Ärzte verschreiben zu viele Antibiotika
Behörde fürchtet weitere Ausbreitung von resistenten Keimen
- Trotz sinkender Antibiotikaverordnungen sehen deutsche Ärzte und Krankenkassen sowie die Europäische Behörde zur Kontrolle von Infektionskrankheiten noch immer einen großen Aufklärungsbedarf. Schließlich drohe die weitere Ausbreitung von resistenten Keimen, die zu Todesfällen führen können.
Bei Atemwegsinfekten würden nach wie vor zu häufig Antibiotika verordnet, erklärte Ulrike Elsner, Vorstandschefin des Verbandes der Ersatzkassen, am Montag anlässlich der weltweiten Antibiotikawoche. In den meisten Fällen sei bei Halsschmerzen, Husten oder Schnupfen die Einnahme eines Antibiotikums völlig unnötig. „Rund 90 Prozent der Atemwegsinfekte werden durch Viren ausgelöst, aber Antibiotika wirken nur gegen Bakterien.“
Nach Angaben der Kassenärztlichen Bundesvereinigung (KBV) geht die Zahl der Antibiotikaverordnungen zurück. Während 2010 durch niedergelassene Ärzte noch 562 Verordnungen pro 1000 Versicherte ausgestellt wurden, waren es 2018 noch 446.
KBV-Vizechef Stephan Hofmeister nannte diesen Trend zwar „erfreulich“. In Deutschland wird aber noch immer mehr verordnet als in Schweden, Estland oder den Niederlanden.
Dass Antibiotika nur bei bakteriellen Infektionen wirken, weiß laut einer Umfrage des Bundesverbands der Arzneimittelhersteller (BAH) nur jeder zweite Deutsche. Laut der Europäischen Behörde ist aber auch einem Viertel der in der EU befragten Ärzte, Apotheker und Pflegekräfte nicht klar, dass eine AntibiotikaBehandlung das Risiko für eine Infektion mit einem resistenten Erreger erhöht.
Werden nämlich Antibiotika zu oft eingesetzt, passen sich die Bakterien an und lassen sich durch die gängigen Medikamente nicht mehr abtöten. Die unempfindlichen Bakterien verbreiten sich dann weiter. Im Jahr kostet das in der EU 33 000 Menschenleben, davon 2400 in Deutschland.

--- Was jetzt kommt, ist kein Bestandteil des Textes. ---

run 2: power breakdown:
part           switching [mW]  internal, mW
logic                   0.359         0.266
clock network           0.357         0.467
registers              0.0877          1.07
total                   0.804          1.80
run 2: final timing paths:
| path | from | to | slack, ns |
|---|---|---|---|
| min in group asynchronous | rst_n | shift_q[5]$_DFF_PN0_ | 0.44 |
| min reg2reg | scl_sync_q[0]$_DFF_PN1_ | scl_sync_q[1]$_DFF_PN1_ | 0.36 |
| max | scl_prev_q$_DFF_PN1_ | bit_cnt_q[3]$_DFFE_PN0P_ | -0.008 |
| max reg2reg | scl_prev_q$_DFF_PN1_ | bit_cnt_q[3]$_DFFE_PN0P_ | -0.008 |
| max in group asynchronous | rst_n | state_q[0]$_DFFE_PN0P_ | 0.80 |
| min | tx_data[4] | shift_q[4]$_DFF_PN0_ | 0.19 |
<file path="config.mk">
export PLATFORM = sky130hd
export DESIGN_NAME = round_sequencer
export DESIGN_NICKNAME = d
export VERILOG_FILES = /design/src/rtl/round_seq_pkg.sv /design/src/rtl/result_hold_counter.sv /design/src/rtl/round_sequencer.sv
export SDC_FILE = /design/constraint.sdc
export NUM_CORES = 1
export LEC_CHECK = 0
export CORE_MARGIN = 2
export CORE_UTILIZATION = 50
export DETAILED_ROUTE_END_ITERATION = 10
export PLACE_DENSITY = 0.69
export SLEW_MARGIN = 0
export SYNTH_ARGS = -nofsm -noshare
export SYNTH_HDL_FRONTEND = slang
export SYNTH_SLANG_ARGS = --single-unit
</file>
<file path="constraint.sdc">
create_clock -name clk -period 2.7 [get_ports clk]
set_input_delay 0.54 -clock clk [delete_from_list [all_inputs] [get_ports clk]]
set_output_delay 0.54 -clock clk [all_outputs]
set_load 0.005 [all_outputs]
</file>
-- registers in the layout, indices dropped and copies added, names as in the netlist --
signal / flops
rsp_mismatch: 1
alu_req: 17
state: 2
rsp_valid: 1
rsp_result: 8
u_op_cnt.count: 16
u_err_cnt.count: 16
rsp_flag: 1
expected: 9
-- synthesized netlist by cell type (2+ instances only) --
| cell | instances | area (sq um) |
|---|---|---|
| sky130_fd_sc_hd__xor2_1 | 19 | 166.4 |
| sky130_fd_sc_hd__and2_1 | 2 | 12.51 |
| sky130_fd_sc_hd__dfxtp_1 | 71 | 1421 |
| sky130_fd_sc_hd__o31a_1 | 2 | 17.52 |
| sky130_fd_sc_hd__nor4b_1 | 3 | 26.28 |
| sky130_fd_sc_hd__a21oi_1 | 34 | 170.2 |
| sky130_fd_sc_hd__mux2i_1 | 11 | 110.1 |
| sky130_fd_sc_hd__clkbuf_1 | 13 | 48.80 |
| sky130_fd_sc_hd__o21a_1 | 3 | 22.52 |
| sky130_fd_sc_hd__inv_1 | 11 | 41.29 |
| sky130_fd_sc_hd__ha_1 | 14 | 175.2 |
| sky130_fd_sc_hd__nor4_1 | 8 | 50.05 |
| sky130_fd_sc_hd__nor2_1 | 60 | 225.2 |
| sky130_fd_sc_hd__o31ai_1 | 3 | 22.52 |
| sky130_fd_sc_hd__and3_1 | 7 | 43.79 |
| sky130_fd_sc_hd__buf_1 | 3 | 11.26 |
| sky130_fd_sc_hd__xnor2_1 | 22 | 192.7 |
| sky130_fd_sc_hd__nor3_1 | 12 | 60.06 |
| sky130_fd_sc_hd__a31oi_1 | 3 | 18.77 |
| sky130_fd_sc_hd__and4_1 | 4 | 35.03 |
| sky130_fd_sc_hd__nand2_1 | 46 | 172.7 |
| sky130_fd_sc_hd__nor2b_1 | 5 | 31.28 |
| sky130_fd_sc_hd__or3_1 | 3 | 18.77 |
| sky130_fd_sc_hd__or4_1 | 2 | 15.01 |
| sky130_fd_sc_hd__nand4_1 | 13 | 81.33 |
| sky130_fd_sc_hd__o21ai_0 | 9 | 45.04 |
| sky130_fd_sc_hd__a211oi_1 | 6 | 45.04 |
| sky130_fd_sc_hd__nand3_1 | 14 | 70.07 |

Mediziner wissen häufig nicht, welche Erreger für eine Infektion verantwortlich sind. Deshalb, sagt Elmar Kroth vom BAH, sollten möglichst Schmalspektrum-Antibiotika eingesetzt werden, die spezifisch den identifzierten Krankheitserreger bekämpfen. „Hierzu ist es allerdings erforderlich, mittels eines Schnelltests den Erreger zu bestimmen.“
Schnelltests sorgen nicht nur für zielgenaue Behandlung – oft wird das Antibiotikum gar überflüssig. Danach verzichten Ärzte nach einem Schnelltest bei 40 Prozent der Getesteten auf eine mögliche Antibiotikaverordnung.